Ferner, während Freud nur eine Therapie durch den Eingriff eines Arztes vorschreiben konnte, gab Schneur Salman für den gewöhnlichen Menschen einen klaren Weg vor, indem er für sich selbst aktiv werden konnte. Wir kontrollieren alle unseren Verstand, schrieb er, wir denken über all das nach, was wir wollen. Und dann gab er Anweisungen wie man eine Denkweise entwickeln kann, die die grundlegenden g-ttlichen Qualitäten des Herzens hervorbringen kann. Natürlich ist die Anleitung und die Hilfe des Zaddik in diesem Prozess von großer Bedeutung, aber die grundlegende Arbeit, betonte Schneur Salman, liegt auf den Schultern des Menschen, der sich verbessern möchte.

Natürlich war die Tanja nicht als Mittel gegen Psychosen bestimmt. Sie wurde für den gewöhnlichen Menschen geschrieben, der Führung beim Überwinden von Hindernissen auf seinem geistigen Pfad braucht. Aber die Grundlagen liegen alle vor und warten darauf angewandt zu werden.

Verschiedene Autoren haben sich mit den jüdischen Wurzeln der Ideen Freuds befasst.
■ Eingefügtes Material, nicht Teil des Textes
File: src/rtl/pwm_peripheral_if.sv
// pwm_peripheral_if: configuration registers in, channel drive and period marker out.
interface pwm_peripheral_if;
    logic [7:0]  en_reg_out_7_0;
    logic [7:0]  en_reg_out_15_8;
    logic [7:0]  en_reg_pwm_7_0;
    logic [7:0]  en_reg_pwm_15_8;
    logic [7:0]  pwm_duty_cycle;
    logic [15:0] out;
    logic        period_start;
    modport master (
        output en_reg_out_7_0, en_reg_out_15_8, en_reg_pwm_7_0, en_reg_pwm_15_8, pwm_duty_cycle,
        input  out, period_start
    );
    modport slave (
        input  en_reg_out_7_0, en_reg_out_15_8, en_reg_pwm_7_0, en_reg_pwm_15_8, pwm_duty_cycle,
        output out, period_start
    );
endinterface

File: src/rtl/pwm_peripheral.sv
// pwm_peripheral: 16 channels, each forced low, forced high or on a shared PWM level.
// Duty is shadowed and reloaded only at the period boundary so outputs never glitch.
module pwm_peripheral #(
    parameter int unsigned CLK_DIV = 13
) (
    input  logic            clk,
    input  logic            rst,
    pwm_peripheral_if.slave bus
);
    localparam logic [15:0] LAST = 16'(CLK_DIV - 1);
    logic [15:0] presc_q, presc_d, out_q, out_d, en_out, en_pwm;
    logic [7:0]  cnt_q, cnt_d, duty_q, duty_d;
    logic        ps_q, ps_d, tick, boundary, level;
    assign en_out = {bus.en_reg_out_15_8, bus.en_reg_out_7_0};
    assign en_pwm = {bus.en_reg_pwm_15_8, bus.en_reg_pwm_7_0};
    always_comb begin
        tick     = presc_q == LAST;
        boundary = tick && cnt_q == 8'hFF;
        // 0xFF is full-on rather than 255/256 so a channel can be held high in PWM mode
        level    = duty_q == 8'hFF || cnt_q < duty_q;
        presc_d  = tick ? 16'd0 : presc_q + 16'd1;
        cnt_d    = tick ? cnt_q + 8'd1 : cnt_q;
        duty_d   = boundary ? bus.pwm_duty_cycle : duty_q;
        ps_d     = boundary;
        out_d    = en_out & (~en_pwm | {16{level}});
    end
    always_ff @(posedge clk) begin
        if (rst) begin
            presc_q <= '0;
            cnt_q   <= '0;
            duty_q  <= '0;
            out_q   <= '0;
            ps_q    <= 1'b0;
        end else begin
            presc_q <= presc_d;
            cnt_q   <= cnt_d;
            duty_q  <= duty_d;
            out_q   <= out_d;
            ps_q    <= ps_d;
        end
    end
    assign bus.out          = out_q;
    assign bus.period_start = ps_q;
endmodule

File: src/flat_wrapper.sv
// flat-port wrapper written by rule: the top's interface ports become plain ports
module pwm_peripheral_flat 
#(
    parameter int unsigned CLK_DIV = 13
)
  (clk, rst, bus_en_reg_out_7_0, bus_en_reg_out_15_8, bus_en_reg_pwm_7_0, bus_en_reg_pwm_15_8, bus_pwm_duty_cycle, bus_out, bus_period_start);
  pwm_peripheral_if bus_i ();
  input  logic clk;
  input  logic rst;
  input wire logic [$bits(bus_i.en_reg_out_7_0)-1:0] bus_en_reg_out_7_0;
  input wire logic [$bits(bus_i.en_reg_out_15_8)-1:0] bus_en_reg_out_15_8;
  input wire logic [$bits(bus_i.en_reg_pwm_7_0)-1:0] bus_en_reg_pwm_7_0;
  input wire logic [$bits(bus_i.en_reg_pwm_15_8)-1:0] bus_en_reg_pwm_15_8;
  input wire logic [$bits(bus_i.pwm_duty_cycle)-1:0] bus_pwm_duty_cycle;
  output wire logic [$bits(bus_i.out)-1:0] bus_out;
  output wire logic [$bits(bus_i.period_start)-1:0] bus_period_start;
  assign bus_i.en_reg_out_7_0 = bus_en_reg_out_7_0;
  assign bus_i.en_reg_out_15_8 = bus_en_reg_out_15_8;
  assign bus_i.en_reg_pwm_7_0 = bus_en_reg_pwm_7_0;
  assign bus_i.en_reg_pwm_15_8 = bus_en_reg_pwm_15_8;
  assign bus_i.pwm_duty_cycle = bus_pwm_duty_cycle;
  assign bus_out = bus_i.out;
  assign bus_period_start = bus_i.period_start;
  pwm_peripheral #(.CLK_DIV(CLK_DIV)) u_core (.clk(clk), .rst(rst), .bus(bus_i));
endmodule
File: config.mk
export PLATFORM = sky130hd
export DESIGN_NAME = pwm_peripheral_flat
export DESIGN_NICKNAME = d
export VERILOG_FILES = /design/src/rtl/pwm_peripheral_if.sv /design/src/rtl/pwm_peripheral.sv /design/src/flat_wrapper.sv
export SDC_FILE = /design/constraint.sdc
export NUM_CORES = 1
export LEC_CHECK = 0
export BUFFER_PORTS_ARGS = -buffer_cell sky130_fd_sc_hd__clkbuf_2
export CAP_MARGIN = 10
export CORE_MARGIN = 1.5
export CORE_UTILIZATION = 52
export CTS_CLUSTER_DIAMETER = 120
export DETAILED_ROUTE_END_ITERATION = 7
export PLACE_DENSITY = 0.79
export SLEW_MARGIN = 15
export SYNTH_ARGS = -nofsm -noshare
export SYNTH_HDL_FRONTEND = slang
export SYNTH_SLANG_ARGS = --single-unit
export TNS_END_PERCENT = 10
File: constraint.sdc
create_clock -name clk -period 2.9 [get_ports clk]
set_clock_uncertainty 0.15 [all_clocks]
set_input_delay 0 -clock clk [delete_from_list [all_inputs] [get_ports clk]]
set_output_delay 0 -clock clk [all_outputs]
set_load 0.03 [all_outputs]
==> metrics <==
status finished with violations; failing checks DRC, setup timing; Worst setup SP type register; I/O pin cnt 59; critical path arrival 3020 ps; Fmax achieved between 300 and 400 MHz; post-layout worst setup margin -28.4 ps; Final Max Slew Viols 0; Finished Cell Area 0.00308 mm²; sequential-to-total area share from yosys stat 43.7%; Max-Cap Viols 0; register bit total from synthesis 49; port buffer count 58; wire length per cell about 15 µm; first-pass GRT wire length roughly 9800 µm; Buf/Inv on CP 2; minimum clock period 2930 ps; Sequential Power Share 54.7%; synth warn 0; Logic pwr share between 10% and 20%; DIE AREA 0.00472 mm²; Post-DRT Antenna Nets 0; max incr delay on CP 800 ps; largest net degree at the start of global routing 43; final setup vio count 6; die width 68.7 µm; # DRC 1; Tot GR Track Use 27.9%; slowest CP cell a2111oi_0; Top delay family on crit path compound AO/OA/AOI/OAI gates; CP Cell Sequence inv_1 -> ha_1 -> a2111oi_0 -> o32ai_4 -> a21oi_1 -> dlygate4sd3_1; Sw Pwr 289 µW; Vias/cell 5.48; CTS tree done; Post-Place Setup Slack between 500 and 600 ps; via count 2,136; Cells after Synth 242; setup TNS -69.2 ps; Clock Tree Buf Depth 2; commonest cells after routing, fill and taps aside 58 x clkbuf_2, 49 x dfxtp_1, 40 x dlygate4sd3_1; fin nets between 300 and 400; GR Overflow Total 0; antenna violations before repair 0; endpoints failing hold 0; Net Sw Frac a little under a quarter; Cell variety after synth 35; Clk network pwr share 34.2%; dpl cell area 0.00256 mm²; leak pwr 0.00126 µW; Mean Syn Cell Area between 9 and 10 µm²; Starting Density 54.9%; clock slew at reported path FFs 90 ps; core area 0.00409 mm²; hpwl dp 3340 µm; RD Place Congestion 0.738; wl on met1 2360 µm; vias in the first global route 2,126; ant diodes 0; Worst Setup End Kind register; area of the mapped netlist ~0.0022 mm²; FP Rows 23; Hold Path Class input port to register; Syn Nets 294; number of H-tree levels 2; PwrDens 411 mW/mm²; peak fanout along the critical path 16; clk_lat worst skew about 300 ps; fillers 281; root buffer cell clkbuf_8; uppermost routed layer met4; metal3 WL between 200 and 300 µm; CTS Buf Count 5; drt pass-1 iters 6; crit share post-route 101%; Post-CTS Setup Inserts 0; FF+latch area 981 µm²; commonest non-fill, non-tap cell in the layout clkbuf_2; Sink Count 49; largest vdd supply drop 0.000307 V; Area growth, synth to finish 37.1%; chip height 68.7 µm; layout cells sized above 1 22.1%; DRT iter0 DRCs 147; drt total wl 5950 µm; footprint of the multi-input gates 0.00119 mm²; P_int around 980 µW; Met2 Wirelength 3260 µm; Slew Limit Headroom between 30% and 40%; measured slew at the worst slew-check pin 909 ps; CP Class register to register; worst path required time between 2000 and 3000 ps
-- stage by stage --
stage	hold WS [ps]	power (µW)	util [%]	cells
after global placement	22.4	801	62.8	342
after CTS	153	1270	75.0	390
after global routing	209	1320	75.3	390
final	182	1270	75.3	390
after detailed placement	23.0	804	62.8	342
after floorplan	-62.2	761	-	242
-- power by group through the flow --
stage          Combinational, µW  Clock [µW]  Sequential (µW)
2_1_floorplan               36.6           0              725
3_5_place_dp                96.7           0              708
6_report                     140         433              693
5_1_grt                      150         476              694
4_1_cts                      135         443              692
3_3_place_gp                94.3           0              707
-- routing by layer --
metal  GRT usage, %  vias up
met5              0        -
met4           6.62        0
met3           7.14       10
met2           50.8       66
met1           32.6     1026
li1               -     1034
-- cells by family (layout without fill, tap and decap cells) --
logic type | after synthesis | in the layout | synth area share [%]
mux | 9 | 9 | 4.01
compound gates | 34 | 34 | 8.98
buf+inv | 23 | 121 | 4.29
fa+ha+maj | 10 | 10 | 5.57
simple gates | 102 | 102 | 27.6
flops | 49 | 49 | 43.7
xor+xnor | 15 | 15 | 5.85
-- worst reg2reg max path, stage by stage, from the launching register on --
cell and delay (ps):
dfxtp_1 390, inv_1 60, ha_1 310, a2111oi_0 800
o32ai_4 340, a21oi_1 250, dlygate4sd3_1 570
-- state kept, by name, indices dropped and copies added (netlist names) --
signal,flops
u_core.bus.out,16
u_core.presc_q,16
u_core.cnt_q,8
u_core.duty_q,8
u_core.bus.period_start,1
-- area by class of cell --
class | instances | area share [%]
Inverter | 15 | 1.83
Sequential cell | 49 | 31.9
Tap cell | 50 | 2.03
Clock inverter | 1 | 0.163
Clock buffer | 7 | 3.13
Timing Repair Buffer | 98 | 22.4
Multi-Input combinational cell | 170 | 38.5
-- timing repair --
item,4_1_cts,5_1_grt
hold buffers,40,0
endpoints found under the hold margin,24,0
setup endpoints to repair,0,15
resized for setup,0,1
-- synthesized netlist by cell type, drive strengths merged --
master,instances,share of area [%]
xnor2,13,5.1
buf,3,0.95
or2,1,0.28
o31ai,5,1.7
nand4,8,2.8
nand2b,34,9.5
o211ai,1,0.33
nand2,6,1.0
nor3,6,1.8
ha,10,5.6
a21oi,22,4.9
nor2,24,4.0
xor2,2,0.78
clkbuf,5,0.84
nand3,7,1.6
inv,15,2.5
a2111oi,1,0.39
o21a,1,0.33
mux2i,9,4.0
a221oi,1,0.39
or3,1,0.33
and3,1,0.28
o32ai,1,0.39
o21ai,1,0.22
nor4b,1,1.1
a21o,1,0.33
and3b,1,0.39
nor4,6,2.3
or4,5,1.7
and4bb,1,0.56
dfxtp,49,44
-- worst paths after layout --
kind              slack (ps)         startpoint  cells past startpoint                  to
setup / recovery         -30   u_core.duty_q[1]                      6  u_core.bus.out[10]
setup reg to reg         -30   u_core.duty_q[1]                      6  u_core.bus.out[10]
hold reg to reg          350  u_core.presc_q[0]                      1   u_core.presc_q[0]
hold / removal           180                rst                      2     u_core.cnt_q[0]
(Power assumes the default switching activity.)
Einige verwiesen auf seine Begeisterung für die Kabbala und seine Gespräche mit Rabbi Schalom DovBer, dem fünften Rebbe von Lubawitsch. Andere waren der Ansicht, dass das Meiste, von seinen theoretischen Konstrukten, sich auf das im jüdischen Volk verbreitete Wissen zurückgeführt werden kann.